*** ENTRIES SUPPLIED Section Begins ***
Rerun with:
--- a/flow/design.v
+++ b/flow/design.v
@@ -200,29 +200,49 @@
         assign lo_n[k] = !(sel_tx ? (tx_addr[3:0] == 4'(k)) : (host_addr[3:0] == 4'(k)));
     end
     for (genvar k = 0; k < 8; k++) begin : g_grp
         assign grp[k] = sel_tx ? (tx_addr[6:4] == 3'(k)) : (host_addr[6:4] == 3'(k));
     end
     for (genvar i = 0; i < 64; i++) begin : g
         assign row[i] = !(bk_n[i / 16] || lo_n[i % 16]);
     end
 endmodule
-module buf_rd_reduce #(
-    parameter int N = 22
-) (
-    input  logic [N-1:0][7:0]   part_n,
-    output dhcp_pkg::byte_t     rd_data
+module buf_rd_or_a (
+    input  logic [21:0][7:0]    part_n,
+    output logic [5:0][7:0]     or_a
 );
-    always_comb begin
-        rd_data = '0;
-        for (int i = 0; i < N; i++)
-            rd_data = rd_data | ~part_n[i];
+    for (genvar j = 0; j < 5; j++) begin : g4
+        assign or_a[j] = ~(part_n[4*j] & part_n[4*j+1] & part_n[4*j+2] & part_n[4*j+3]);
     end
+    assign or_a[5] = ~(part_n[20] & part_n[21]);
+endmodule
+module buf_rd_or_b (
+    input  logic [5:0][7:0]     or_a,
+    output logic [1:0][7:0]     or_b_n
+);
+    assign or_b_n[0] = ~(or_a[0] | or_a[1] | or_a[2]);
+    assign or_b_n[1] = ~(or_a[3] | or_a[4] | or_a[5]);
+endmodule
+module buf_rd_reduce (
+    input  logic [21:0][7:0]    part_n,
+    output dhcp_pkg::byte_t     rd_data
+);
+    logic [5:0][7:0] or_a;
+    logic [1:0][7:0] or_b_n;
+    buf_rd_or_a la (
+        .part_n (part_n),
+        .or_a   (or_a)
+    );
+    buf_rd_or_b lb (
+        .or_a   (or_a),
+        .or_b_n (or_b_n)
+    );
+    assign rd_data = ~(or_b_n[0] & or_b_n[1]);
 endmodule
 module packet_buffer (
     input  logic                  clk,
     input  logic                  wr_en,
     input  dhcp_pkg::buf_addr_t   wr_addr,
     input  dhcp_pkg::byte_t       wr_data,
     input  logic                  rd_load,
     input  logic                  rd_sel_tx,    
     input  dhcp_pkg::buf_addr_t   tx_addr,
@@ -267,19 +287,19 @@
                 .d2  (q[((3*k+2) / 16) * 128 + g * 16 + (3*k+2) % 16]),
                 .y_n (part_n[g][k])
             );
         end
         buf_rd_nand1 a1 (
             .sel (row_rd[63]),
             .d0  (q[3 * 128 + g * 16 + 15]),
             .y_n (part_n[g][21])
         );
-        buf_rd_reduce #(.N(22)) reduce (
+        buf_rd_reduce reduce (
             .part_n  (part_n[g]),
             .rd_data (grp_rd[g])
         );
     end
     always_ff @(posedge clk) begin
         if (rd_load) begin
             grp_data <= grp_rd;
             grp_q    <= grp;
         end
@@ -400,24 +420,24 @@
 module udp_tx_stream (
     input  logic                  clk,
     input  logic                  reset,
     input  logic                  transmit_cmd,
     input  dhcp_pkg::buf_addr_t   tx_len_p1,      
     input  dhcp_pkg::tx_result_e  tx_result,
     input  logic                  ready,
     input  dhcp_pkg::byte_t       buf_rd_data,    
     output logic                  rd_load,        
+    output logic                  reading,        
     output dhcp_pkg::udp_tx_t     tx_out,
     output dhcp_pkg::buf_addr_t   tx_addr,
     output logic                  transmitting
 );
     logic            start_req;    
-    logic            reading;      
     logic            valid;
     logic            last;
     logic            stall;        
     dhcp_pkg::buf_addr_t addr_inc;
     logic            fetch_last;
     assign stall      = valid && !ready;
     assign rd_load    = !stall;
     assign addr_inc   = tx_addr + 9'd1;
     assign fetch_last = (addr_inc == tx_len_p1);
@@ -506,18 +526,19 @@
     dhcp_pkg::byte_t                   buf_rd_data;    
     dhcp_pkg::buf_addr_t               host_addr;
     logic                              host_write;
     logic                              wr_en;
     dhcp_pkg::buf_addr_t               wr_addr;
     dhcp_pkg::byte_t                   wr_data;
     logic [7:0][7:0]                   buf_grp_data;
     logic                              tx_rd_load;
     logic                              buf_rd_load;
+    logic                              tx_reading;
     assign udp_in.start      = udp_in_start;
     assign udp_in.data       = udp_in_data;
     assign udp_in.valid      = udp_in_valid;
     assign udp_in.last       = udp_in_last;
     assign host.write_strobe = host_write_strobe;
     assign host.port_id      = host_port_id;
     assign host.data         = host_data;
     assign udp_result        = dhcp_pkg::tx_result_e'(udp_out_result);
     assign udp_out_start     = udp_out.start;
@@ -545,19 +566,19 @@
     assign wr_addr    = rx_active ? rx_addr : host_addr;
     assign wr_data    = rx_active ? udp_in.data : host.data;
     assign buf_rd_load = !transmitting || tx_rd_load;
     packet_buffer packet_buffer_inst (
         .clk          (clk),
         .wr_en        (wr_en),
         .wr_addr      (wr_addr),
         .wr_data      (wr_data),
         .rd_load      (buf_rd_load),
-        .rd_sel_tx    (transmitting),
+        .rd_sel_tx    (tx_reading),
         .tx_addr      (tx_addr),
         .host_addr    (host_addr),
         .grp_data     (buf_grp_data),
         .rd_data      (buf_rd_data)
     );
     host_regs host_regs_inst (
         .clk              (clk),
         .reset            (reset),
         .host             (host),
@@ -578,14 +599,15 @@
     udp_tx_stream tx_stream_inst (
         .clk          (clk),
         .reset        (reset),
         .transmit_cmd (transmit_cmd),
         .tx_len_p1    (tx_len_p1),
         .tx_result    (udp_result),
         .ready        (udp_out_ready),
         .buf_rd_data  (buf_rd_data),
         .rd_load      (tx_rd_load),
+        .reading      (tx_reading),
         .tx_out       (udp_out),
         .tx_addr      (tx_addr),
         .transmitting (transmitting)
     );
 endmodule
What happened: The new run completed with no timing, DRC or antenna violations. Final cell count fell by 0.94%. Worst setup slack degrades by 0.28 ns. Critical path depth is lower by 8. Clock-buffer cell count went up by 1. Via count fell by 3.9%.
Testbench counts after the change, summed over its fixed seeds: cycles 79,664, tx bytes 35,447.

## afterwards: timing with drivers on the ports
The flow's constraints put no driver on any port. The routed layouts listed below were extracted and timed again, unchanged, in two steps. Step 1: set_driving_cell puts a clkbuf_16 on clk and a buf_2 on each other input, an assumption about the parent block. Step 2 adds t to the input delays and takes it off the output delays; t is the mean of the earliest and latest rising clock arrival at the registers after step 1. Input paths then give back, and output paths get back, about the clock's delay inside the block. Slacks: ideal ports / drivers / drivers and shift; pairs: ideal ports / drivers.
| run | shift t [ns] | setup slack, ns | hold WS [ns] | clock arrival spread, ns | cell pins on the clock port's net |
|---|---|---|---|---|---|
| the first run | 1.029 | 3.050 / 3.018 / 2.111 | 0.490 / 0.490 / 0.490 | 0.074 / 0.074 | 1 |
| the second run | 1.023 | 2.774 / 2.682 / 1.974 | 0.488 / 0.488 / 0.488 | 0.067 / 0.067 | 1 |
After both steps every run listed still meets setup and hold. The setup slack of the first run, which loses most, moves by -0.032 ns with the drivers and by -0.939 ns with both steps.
From an optimization exercise on the open Yosys and OpenROAD flow, aimed at small area, a short achievable clock period and few clock cycles per item; shortcuts taken in it are not production practice. Function was checked by simulation only, so behaviour that the tests miss may differ from the original.

Design polygon_convexity_check, start of the top module:
module polygon_convexity_check #(
  parameter int COORD_WIDTH = 16
) (
  input  logic                          clk,
  input  logic                          rst,
  input  logic                          vertex_valid,
  output logic                          vertex_ready,
  input  logic signed [COORD_WIDTH-1:0] vertex_x,
  input  logic signed [COORD_WIDTH-1:0] vertex_y,
  input  logic                          last_vertex,
  output logic                          result_valid,
  input  logic                          result_ready,
  output logic                          is_convex,
  output logic                          too_few
);
make LEC_CHECK=0 ABC_AREA=1 CAP_MARGIN=20 CORE_MARGIN=2 CORE_UTILIZATION=40 CTS_CLUSTER_DIAMETER=80 CTS_CLUSTER_SIZE=30 PLACE_DENSITY=0.6 SETUP_SLACK_MARGIN=4.4 SLEW_MARGIN=20 finish   # period 7.5 ns
run.sh (not shown) runs the stock make flow with config.mk's settings and CLKGATE_MAP_FILE= SYNTH_SCRIPT=/design/flow/synth_recipe.tcl, a recipe that flattens the netlist after the stock synthesis.
Testbench counts at the start, summed over its fixed seeds: cycles 59,325, items 59,266.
*** ENTRIES SUPPLIED Section Ends ***
WHAT YOU WILL DO → Give the number of lines in the listing that hold the string "genvar", and supply nothing further.

RESULT OF THIS EXERCISE → 3